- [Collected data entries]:
= Beginning of Section =
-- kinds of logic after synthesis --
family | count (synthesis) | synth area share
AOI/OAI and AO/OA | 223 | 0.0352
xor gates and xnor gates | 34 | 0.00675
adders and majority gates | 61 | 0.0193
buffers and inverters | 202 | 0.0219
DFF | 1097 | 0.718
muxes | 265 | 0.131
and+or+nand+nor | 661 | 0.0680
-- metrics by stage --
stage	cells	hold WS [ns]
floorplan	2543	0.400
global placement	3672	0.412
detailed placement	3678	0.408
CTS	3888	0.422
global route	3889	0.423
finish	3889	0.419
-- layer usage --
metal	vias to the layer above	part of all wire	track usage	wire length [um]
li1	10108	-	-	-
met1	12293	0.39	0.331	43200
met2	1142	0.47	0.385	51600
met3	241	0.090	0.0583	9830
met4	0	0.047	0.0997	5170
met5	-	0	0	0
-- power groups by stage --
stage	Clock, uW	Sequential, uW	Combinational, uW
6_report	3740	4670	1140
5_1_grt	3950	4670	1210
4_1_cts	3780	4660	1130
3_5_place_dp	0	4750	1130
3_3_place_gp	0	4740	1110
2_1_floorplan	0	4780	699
**config.mk**
```make
export PLATFORM = sky130hd
export DESIGN_NAME = best_fit_block_allocator_core_flat
export DESIGN_NICKNAME = d
export VERILOG_FILES = /design/src/rtl/bfa_pkg.sv /design/src/rtl/bfa_in_if.sv /design/src/rtl/bfa_out_if.sv /design/src/rtl/bfa_ctrl.sv /design/src/rtl/bfa_datapath.sv /design/src/rtl/best_fit_block_allocator_core.sv /design/src/flat_wrapper.sv
export SDC_FILE = /design/constraint.sdc
export NUM_CORES = 1
export LEC_CHECK = 0
export BUFFER_PORTS_ARGS = -buffer_cell sky130_fd_sc_hd__buf_2
export CORE_MARGIN = 5
export CORE_UTILIZATION = 45
export CTS_CLUSTER_SIZE = 16
export DETAILED_ROUTE_END_ITERATION = 12
export SYNTH_ARGS = -nofsm -noshare
export SYNTH_HDL_FRONTEND = slang
export SYNTH_SLANG_ARGS = --single-unit
```
**constraint.sdc**
```tcl
create_clock -name clk_i -period 6.75 [get_ports clk_i]
set_input_delay 1.0125 -clock clk_i [delete_from_list [all_inputs] [get_ports clk_i]]
set_output_delay 1.0125 -clock clk_i [all_outputs]
set_load 0.01 [all_outputs]
```
## src/rtl/core/pbr_pkg.sv

```systemverilog
`timescale 1ns / 1ps
`default_nettype none

package pbr_pkg;

    localparam int LANE_W    = 8;
    localparam int OUT_LANES = 4;
    localparam int OUT_W     = LANE_W * OUT_LANES;
    localparam int CNT_W     = 3;
    localparam int RUN_W     = 8;

    // queue depth must stay a power of two, pointers wrap on their own
    localparam int Q_DEPTH   = 2;
    localparam int Q_PTR_W   = 1;
    localparam int Q_CNT_W   = 2;

    localparam logic [LANE_W-1:0] CODE_SKIP = 8'h80;

    // one unit of work for the back end: count copies of value, then an
    // optional truncation report
    typedef struct packed {
        logic [LANE_W-1:0] value;
        logic [RUN_W-1:0]  count;
        logic              trunc;
    } t_cmd;

endpackage

`default_nettype wire

```

## src/rtl/core/pbr_if.sv

```systemverilog
`timescale 1ns / 1ps
`default_nettype none

interface pbr_in_if;
    logic       valid;
    logic       ready;
    logic [7:0] code_byte;
    logic       end_of_block;

    modport source (output valid, output code_byte, output end_of_block, input ready);
    modport sink   (input valid, input code_byte, input end_of_block, output ready);
endinterface

interface pbr_out_if;
    logic        valid;
    logic        ready;
    logic [31:0] out_bytes;
    logic [2:0]  byte_count;
    logic        truncated;
    logic        last_of_item;

    modport source (
        output valid, output out_bytes, output byte_count, output truncated,
        output last_of_item, input ready
    );
    modport sink (
        input valid, input out_bytes, input byte_count, input truncated,
        input last_of_item, output ready
    );
endinterface

`default_nettype wire

```

## src/rtl/core/packbits_rle_decoder.sv

```systemverilog
`timescale 1ns / 1ps
`default_nettype none
// path: first result of a byte is registered in the request queue, then in the result register
// throughput: literal bytes and headers go at one per cycle while the queue has room;
//   a repeat of n copies leaves as results of up to four bytes, and a truncation report
//   as one more; a two-entry request queue takes input meanwhile until it fills
// reset: synchronous active low, clears decode state, queue and output valid

module packbits_rle_decoder import pbr_pkg::*; (
    input  wire logic  i_clk,
    input  wire logic  i_rst_n,
    pbr_in_if.sink     i_in,
    pbr_out_if.source  o_out
);

    logic push_ready, push, q_valid, q_pop;
    t_cmd push_cmd, q_cmd;

    pbr_front u_front (
        .i_clk          (i_clk),
        .i_rst_n        (i_rst_n),
        .i_valid        (i_in.valid),
        .i_code_byte    (i_in.code_byte),
        .i_end_of_block (i_in.end_of_block),
        .o_ready        (i_in.ready),
        .i_push_ready   (push_ready),
        .o_push         (push),
        .o_cmd          (push_cmd)
    );

    pbr_cmd_fifo u_fifo (
        .i_clk        (i_clk),
        .i_rst_n      (i_rst_n),
        .i_push       (push),
        .i_cmd        (push_cmd),
        .o_push_ready (push_ready),
        .i_pop        (q_pop),
        .o_valid      (q_valid),
        .o_cmd        (q_cmd)
    );

    pbr_back u_back (
        .i_clk          (i_clk),
        .i_rst_n        (i_rst_n),
        .i_q_valid      (q_valid),
        .i_q_cmd        (q_cmd),
        .o_q_pop        (q_pop),
        .o_valid        (o_out.valid),
        .i_ready        (o_out.ready),
        .o_out_bytes    (o_out.out_bytes),
        .o_byte_count   (o_out.byte_count),
        .o_truncated    (o_out.truncated),
        .o_last_of_item (o_out.last_of_item)
    );

endmodule

`default_nettype wire

```

## src/rtl/core/pbr_front.sv

```systemverilog
`timescale 1ns / 1ps
`default_nettype none

module pbr_front import pbr_pkg::*; (
    input  wire logic              i_clk,
    input  wire logic              i_rst_n,
    input  wire logic              i_valid,
    input  wire logic [LANE_W-1:0] i_code_byte,
    input  wire logic              i_end_of_block,
    output logic                   o_ready,
    input  wire logic              i_push_ready,
    output logic                   o_push,
    output t_cmd                   o_cmd
);

    typedef enum logic [1:0] {
        MODE_HEADER  = 2'd0,
        MODE_LITERAL = 2'd1,
        MODE_REPEAT  = 2'd2
    } t_mode_e;

    t_mode_e          r_mode, n_mode;
    logic [RUN_W-1:0] r_run, n_run;
    t_cmd             cmd;
    logic             accept;

    assign o_ready = i_push_ready;
    assign accept  = i_valid && i_push_ready;

    always_comb begin
        n_mode    = r_mode;
        n_run     = r_run;
        cmd       = '0;
        cmd.value = i_code_byte;
        case (r_mode)
            MODE_LITERAL: begin
                cmd.count = RUN_W'(1);
                n_run     = r_run - RUN_W'(1);
                if (n_run == '0) begin
                    n_mode = MODE_HEADER;
                end
            end
            MODE_REPEAT: begin
                cmd.count = r_run;
                n_mode    = MODE_HEADER;
                n_run     = '0;
            end
            default: begin
                if (!i_code_byte[LANE_W-1]) begin
                    n_mode = MODE_LITERAL;
                    n_run  = RUN_W'({1'b0, i_code_byte} + 9'd1);
                end else if (i_code_byte != CODE_SKIP) begin
                    // repeat count is one minus the signed header
                    n_mode = MODE_REPEAT;
                    n_run  = RUN_W'(9'd257 - {1'b0, i_code_byte});
                end else begin
                    n_mode = MODE_HEADER;
                    n_run  = '0;
                end
            end
        endcase
        if (i_end_of_block) begin
            cmd.trunc = (n_mode != MODE_HEADER);
            n_mode    = MODE_HEADER;
            n_run     = '0;
        end
    end

    assign o_push = accept && ((cmd.count != '0) || cmd.trunc);
    assign o_cmd  = cmd;

    always_ff @(posedge i_clk) begin
        if (!i_rst_n) begin
            r_mode <= MODE_HEADER;
            r_run  <= '0;
        end else if (accept) begin
            r_mode <= n_mode;
            r_run  <= n_run;
        end
    end

endmodule

`default_nettype wire

```

## src/rtl/core/pbr_cmd_fifo.sv

```systemverilog
`timescale 1ns / 1ps
`default_nettype none

module pbr_cmd_fifo import pbr_pkg::*; (
    input  wire logic i_clk,
    input  wire logic i_rst_n,
    input  wire logic i_push,
    input  wire t_cmd i_cmd,
    output logic      o_push_ready,
    input  wire logic i_pop,
    output logic      o_valid,
    output t_cmd      o_cmd
);

    t_cmd               r_mem [Q_DEPTH];
    logic [Q_PTR_W-1:0] r_wptr, r_rptr;
    logic [Q_CNT_W-1:0] r_cnt;
    logic               do_push, do_pop;

    assign o_push_ready = (r_cnt != Q_CNT_W'(Q_DEPTH));
    assign o_valid      = (r_cnt != '0);
    assign o_cmd        = r_mem[r_rptr];
    assign do_push      = i_push && o_push_ready;
    assign do_pop       = i_pop && o_valid;

    always_ff @(posedge i_clk) begin
        if (do_push) begin
            r_mem[r_wptr] <= i_cmd;
        end
    end

    always_ff @(posedge i_clk) begin
        if (!i_rst_n) begin
            r_wptr <= '0;
            r_rptr <= '0;
            r_cnt  <= '0;
        end else begin
            if (do_push) begin
                r_wptr <= r_wptr + 1'b1;
            end
            if (do_pop) begin
                r_rptr <= r_rptr + 1'b1;
            end
            if (do_push && !do_pop) begin
                r_cnt <= r_cnt + Q_CNT_W'(1);
            end else if (do_pop && !do_push) begin
                r_cnt <= r_cnt - Q_CNT_W'(1);
            end
        end
    end

endmodule

`default_nettype wire

```

## src/rtl/core/pbr_back.sv

```systemverilog
`timescale 1ns / 1ps
`default_nettype none

module pbr_back import pbr_pkg::*; (
    input  wire logic          i_clk,
    input  wire logic          i_rst_n,
    input  wire logic          i_q_valid,
    input  wire t_cmd          i_q_cmd,
    output logic               o_q_pop,
    output logic               o_valid,
    input  wire logic          i_ready,
    output logic [OUT_W-1:0]   o_out_bytes,
    output logic [CNT_W-1:0]   o_byte_count,
    output logic               o_truncated,
    output logic               o_last_of_item
);

    logic             r_active;
    t_cmd             r_cmd;
    logic             r_out_valid;
    logic [OUT_W-1:0] r_out_bytes;
    logic [CNT_W-1:0] r_byte_count;
    logic             r_truncated;
    logic             r_last;

    t_cmd             cur, n_cmd;
    logic             load, data_res, res_last;
    logic [CNT_W-1:0] take;
    logic [RUN_W-1:0] left_after;
    logic [OUT_W-1:0] word;

    always_comb begin
        cur  = r_active ? r_cmd : i_q_cmd;
        load = (r_active || i_q_valid) && (!r_out_valid || i_ready);
        take = (cur.count < RUN_W'(OUT_LANES)) ? cur.count[CNT_W-1:0]
                                                : CNT_W'(OUT_LANES);
        left_after = cur.count - RUN_W'(take);
        for (int i = 0; i < OUT_LANES; i++) begin
            word[i*LANE_W +: LANE_W] = (CNT_W'(i) < take) ? cur.value : '0;
        end
        data_res = (cur.count != '0);
        // the truncation report, if any, always closes the item
        res_last    = data_res ? ((left_after == '0) && !cur.trunc) : 1'b1;
        n_cmd       = cur;
        n_cmd.count = data_res ? left_after : '0;
    end

    assign o_q_pop = load && !r_active;

    always_ff @(posedge i_clk) begin
        if (!i_rst_n) begin
            r_active    <= 1'b0;
            r_out_valid <= 1'b0;
        end else begin
            if (load) begin
                r_active    <= !res_last;
                r_out_valid <= 1'b1;
            end else if (i_ready) begin
                r_out_valid <= 1'b0;
            end
        end
    end

    always_ff @(posedge i_clk) begin
        if (load) begin
            r_cmd        <= n_cmd;
            r_out_bytes  <= data_res ? word : '0;
            r_byte_count <= data_res ? take : '0;
            r_truncated  <= !data_res;
            r_last       <= res_last;
        end
    end

    assign o_valid        = r_out_valid;
    assign o_out_bytes    = r_out_bytes;
    assign o_byte_count   = r_byte_count;
    assign o_truncated    = r_truncated;
    assign o_last_of_item = r_last;

`ifndef NO_ASSERTIONS
    a_trunc_shape: assert property (@(posedge i_clk) disable iff (!i_rst_n)
        (r_out_valid && r_truncated) |-> (r_byte_count == '0 && r_last))
        else $error("truncation result carries bytes or is not last");

    a_data_shape: assert property (@(posedge i_clk) disable iff (!i_rst_n)
        (r_out_valid && !r_truncated) |->
            (r_byte_count != '0 && r_byte_count <= CNT_W'(OUT_LANES)))
        else $error("data result has bad byte count");

    a_active_work: assert property (@(posedge i_clk) disable iff (!i_rst_n)
        r_active |-> (r_cmd.count != '0 || r_cmd.trunc))
        else $error("back end holds a request with nothing left to do");

    a_no_pop_busy: assert property (@(posedge i_clk) disable iff (!i_rst_n)
        (load && !res_last) |=> r_active)
        else $error("unfinished request dropped");
`endif

endmodule

`default_nettype wire
```

## src/flat_wrapper.sv

```systemverilog
// flat-port wrapper written by rule: the top's interface ports become plain ports
module packbits_rle_decoder_flat import pbr_pkg::*;
  (i_clk, i_rst_n, i_in_valid, i_in_code_byte, i_in_end_of_block, i_in_ready, o_out_valid, o_out_out_bytes, o_out_byte_count, o_out_truncated, o_out_last_of_item, o_out_ready);
  pbr_in_if i_in_i ();
  pbr_out_if o_out_i ();
  input  wire logic i_clk;
  input  wire logic i_rst_n;
  input wire logic [$bits(i_in_i.valid)-1:0] i_in_valid;
  input wire logic [$bits(i_in_i.code_byte)-1:0] i_in_code_byte;
  input wire logic [$bits(i_in_i.end_of_block)-1:0] i_in_end_of_block;
  output wire logic [$bits(i_in_i.ready)-1:0] i_in_ready;
  output wire logic [$bits(o_out_i.valid)-1:0] o_out_valid;
  output wire logic [$bits(o_out_i.out_bytes)-1:0] o_out_out_bytes;
  output wire logic [$bits(o_out_i.byte_count)-1:0] o_out_byte_count;
  output wire logic [$bits(o_out_i.truncated)-1:0] o_out_truncated;
  output wire logic [$bits(o_out_i.last_of_item)-1:0] o_out_last_of_item;
  input wire logic [$bits(o_out_i.ready)-1:0] o_out_ready;
  assign i_in_i.valid = i_in_valid;
  assign i_in_i.code_byte = i_in_code_byte;
  assign i_in_i.end_of_block = i_in_end_of_block;
  assign i_in_ready = i_in_i.ready;
  assign o_out_valid = o_out_i.valid;
  assign o_out_out_bytes = o_out_i.out_bytes;
  assign o_out_byte_count = o_out_i.byte_count;
  assign o_out_truncated = o_out_i.truncated;
  assign o_out_last_of_item = o_out_i.last_of_item;
  assign o_out_i.ready = o_out_ready;
  packbits_rle_decoder u_core (.i_clk(i_clk), .i_rst_n(i_rst_n), .i_in(i_in_i), .o_out(o_out_i));
endmodule
```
= End of Section =
- [Task item]: Among the records, find the lines that contain "unit" and copy each of them.

- [Answer box]:
export SYNTH_SLANG_ARGS = --single-unit
    // one unit of work for the back end: count copies of value, then an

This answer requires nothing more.